Retirement has done little to diminish Michael Bevan's batting talent, but a testing pitch and a knowledgeable home attack were enough to counter his threat at The Sevens.
Emirates a match for Bevan
Dubai // In 232 one-day internationals for Australia, Michael Bevan was one the deadliest finishers in cricket. Retirement has done little to diminish his batting talent, but a testing pitch and a knowledgeable home attack were enough to counter his threat at The Sevens yesterday afternoon. Bevan, who left the first-class game three years ago, was the kingpin in a Lord's Taverners side rich in star quality. Yet his efforts were not enough to stop the English charity side from falling to another defeat in their two-match series with the part-timers from Fly Emirates.
Arshad Ali, the UAE all-rounder who works in the visa services department of Emirates, struck 50 then took three wickets as the hosts claimed a 39-run win. The travelling side looked to have a chance of making their 157-run victory target when Bevan was at the wicket, but they faded after he went for 43. Victory means the baggage handlers, flight pursers and check-in supervisors who represent Emirates now hold a 13 to four lead in games against their illustrious opponents.

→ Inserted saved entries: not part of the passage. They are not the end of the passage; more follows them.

==> config.mk <==
export PLATFORM = sky130hd
export DESIGN_NAME = cache_line_update
export DESIGN_NICKNAME = d
export VERILOG_FILES = /design/src/design/cache_pkg.sv /design/src/design/cache_line_update.sv
export VERILOG_INCLUDE_DIRS = /design/src /design/src/design
export SDC_FILE = /design/constraint.sdc
export NUM_CORES = 1
export LEC_CHECK = 0
export CAP_MARGIN = 5
export CORE_AREA = 2 2 187 189
export DETAILED_ROUTE_END_ITERATION = 16
export DIE_AREA = 0 0 189 191
export DONT_BUFFER_PORTS = 1
export SYNTH_ARGS = -nofsm -noshare
export SYNTH_HDL_FRONTEND = slang
export SYNTH_SLANG_ARGS = --single-unit
==> constraint.sdc <==
create_clock -name vclk -period 3.8
set_clock_uncertainty 0.2 [all_clocks]
set_input_delay 1.14 -clock vclk [all_inputs]
set_output_delay 1.14 -clock vclk [all_outputs]
set_load 0.01 [all_outputs]
==> src/design/cache_settings.svh <==
`ifndef CACHE_SETTINGS_SVH
`define CACHE_SETTINGS_SVH

////////////////////////////////////////////////////////////////////////
// Cache geometry
////////////////////////////////////////////////////////////////////////

// Base geometry of the system port and the set array
`define CACHE_BYTE_ADDR_BITS  25
`define CACHE_INDEX_BITS      8
`define CACHE_WORDS_PER_LINE  4
`define CACHE_WORD_BITS       32

// Derived widths
`define CACHE_SETS            (1 << `CACHE_INDEX_BITS)
`define CACHE_STRB_BITS       (`CACHE_WORD_BITS / 8)
`define CACHE_WORD_OFF_BITS   $clog2(`CACHE_WORDS_PER_LINE)
`define CACHE_BYTE_OFF_BITS   $clog2(`CACHE_STRB_BITS)
`define CACHE_TAG_BITS        (`CACHE_BYTE_ADDR_BITS - `CACHE_INDEX_BITS \
                               - `CACHE_WORD_OFF_BITS - `CACHE_BYTE_OFF_BITS)
`define CACHE_LINE_BITS       (`CACHE_WORDS_PER_LINE * `CACHE_WORD_BITS)

// One DDR access moves a whole line, so memory is addressed by line
`define CACHE_MEM_ADDR_BITS   (`CACHE_TAG_BITS + `CACHE_INDEX_BITS)

`endif

==> src/design/cache_pkg.sv <==
`include "cache_settings.svh"

package cache_pkg;

    // Byte address as seen by the cache, MSB first
    typedef struct packed {
        logic [`CACHE_TAG_BITS-1:0]      tag;
        logic [`CACHE_INDEX_BITS-1:0]    index;
        logic [`CACHE_WORD_OFF_BITS-1:0] word;
        logic [`CACHE_BYTE_OFF_BITS-1:0] byte_off;
    } cache_addr_t;

    // System request, all-zero strobes means a read
    typedef struct packed {
        cache_addr_t                 addr;
        logic [`CACHE_WORD_BITS-1:0] wdata;
        logic [`CACHE_STRB_BITS-1:0] wstrb;
    } cache_req_t;

    // Stored line with its status bits
    typedef struct packed {
        logic                        lru;
        logic                        valid;
        logic                        dirty;
        logic [`CACHE_TAG_BITS-1:0]  tag;
        logic [`CACHE_LINE_BITS-1:0] data;
    } cache_line_t;

    // Line-wide DDR request
    typedef struct packed {
        logic [`CACHE_MEM_ADDR_BITS-1:0] addr;
        logic [`CACHE_LINE_BITS-1:0]     wdata;
        logic                            write;
    } mem_req_t;

    // Source of the line written back into a way
    typedef enum logic [1:0] {
        WB_MERGE  = 2'd0,
        WB_REFILL = 2'd1,
        WB_CLEAR  = 2'd2
    } wb_src_e;

endpackage

==> src/design/cache_line_update.sv <==
`timescale 1ns/1ps
`include "cache_settings.svh"

module cache_line_update #(
    parameter int WAY_ID = 0
) (
    input  cache_pkg::wb_src_e           mode,
    input  cache_pkg::cache_req_t        req,
    input  cache_pkg::cache_line_t       own_line,
    input  logic                         other_lru,
    input  logic [`CACHE_LINE_BITS-1:0]  mem_rdata,
    output cache_pkg::cache_line_t       new_line
);

    localparam int WORD_BITS = `CACHE_WORD_BITS;
    localparam int STRB_BITS = `CACHE_STRB_BITS;

    ////////////////////////////////////////////////////////////////////////
    // LRU encoding
    ////////////////////////////////////////////////////////////////////////

    // Way 0 is newer when both bits match, way 1 when they differ.
    // To become newest, way 0 copies the other bit and way 1 inverts it
    logic newest_lru;

    assign newest_lru = (WAY_ID == 0) ? other_lru : !other_lru;

    // Strobed bytes overlaid on the addressed word
    logic [`CACHE_LINE_BITS-1:0] merged_data;

    always_comb begin
        merged_data = own_line.data;
        for (int b = 0; b < STRB_BITS; b++) begin
            if (req.wstrb[b]) begin
                merged_data[req.addr.word * WORD_BITS + b * 8 +: 8] = req.wdata[b * 8 +: 8];
            end
        end
    end

    ////////////////////////////////////////////////////////////////////////
    // Next line select
    ////////////////////////////////////////////////////////////////////////

    always_comb begin
        case (mode)
            cache_pkg::WB_MERGE: begin
                // Read hits also come through here, only valid and LRU move
                new_line       = own_line;
                new_line.data  = merged_data;
                new_line.valid = 1'b1;
                new_line.dirty = own_line.dirty || (req.wstrb != '0);
                new_line.lru   = newest_lru;
            end
            cache_pkg::WB_REFILL: begin
                new_line.lru   = newest_lru;
                new_line.valid = 1'b1;
                new_line.dirty = 1'b0;
                new_line.tag   = req.addr.tag;
                new_line.data  = mem_rdata;
            end
            default: begin
                // Fully zeroed, LRU included, so the sweep leaves a known order
                new_line = '0;
            end
        endcase
    end

endmodule

# ---- After elaboration in Yosys (flattened, before gate mapping)
# Index checks and enable logic that the tools add are counted.
dict set report totals {
  ff_bits 0
  word_cells 28
}
dict set report op_classes {
  n_addsub 7
  n_eq_ne 1
  shift 8
  mux 9
  n_reduce_logical 3
}
# operator n
set ops {}
lappend ops {{$bwmux W128} 4}
lappend ops {{$mux W128} 4}
lappend ops {{$shift A8 B34 Y128 const A} 4}
lappend ops {{$shiftx A8 B34 Y128} 4}
lappend ops {{$pmux W144 S2} 1}
lappend ops {{$neg A8 Y34} 3}
lappend ops {{$neg A7 Y34} 1}
lappend ops {{$add A7 B5 Y8 const B} 2}
lappend ops {{$add A7 B4 Y8 const B} 1}
lappend ops {{$reduce_bool A4 Y1} 1}
lappend ops {{$eq A2 B1 Y1 const B} 1}
lappend ops {{$logic_not A2 Y1} 1}
lappend ops {{$logic_or A1 B1 Y1} 1}

# ---- Longest topological paths before layout
# Gate-level depths: netlist of run 1.
dict set report depth {
  word_depth 11
  ltp_mapped 8
  depth_no_buf 5
}

# ---- Least setup slack after synthesis of run 1
# OpenSTA, ideal clock, no wires.
dict set report synth_timing {
  kind {input port to output port}
  start {input req[38] (netlist bit)}
  end {output new_line[32] (netlist bit)}
  t_arrival_ns 2.512
  slack_ns -0.052
  cell_stages 8
  path_buffers 3
  path_cell_list {buf_2 > inv_1 > ha_1 > buf_2 > and4bb_2 > and4_1 > buf_2 > o2bb2ai_1}
}
# item line
set synth_rtl {}
lappend synth_rtl {{start: declaration} cache_line_update.sv:8} ;# input cache_pkg::cache_req_t req,
lappend synth_rtl {{end: declaration} cache_line_update.sv:12} ;# output cache_pkg::cache_line_t new_line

Bevan, 39, who made the trip to Dubai direct from Australia at the invitation of the Taverners' captain, the former England batsman Chris Adams, was impressed by the local amateurs. "It is certainly a challenge and I am happy to play against them," he said. "I always find it interesting to see players from emerging countries and what they can offer world cricket. There is a certain freshness about it and it is good to be involved in games like this. There is talent there, and for them it is about learning the finer points of the game."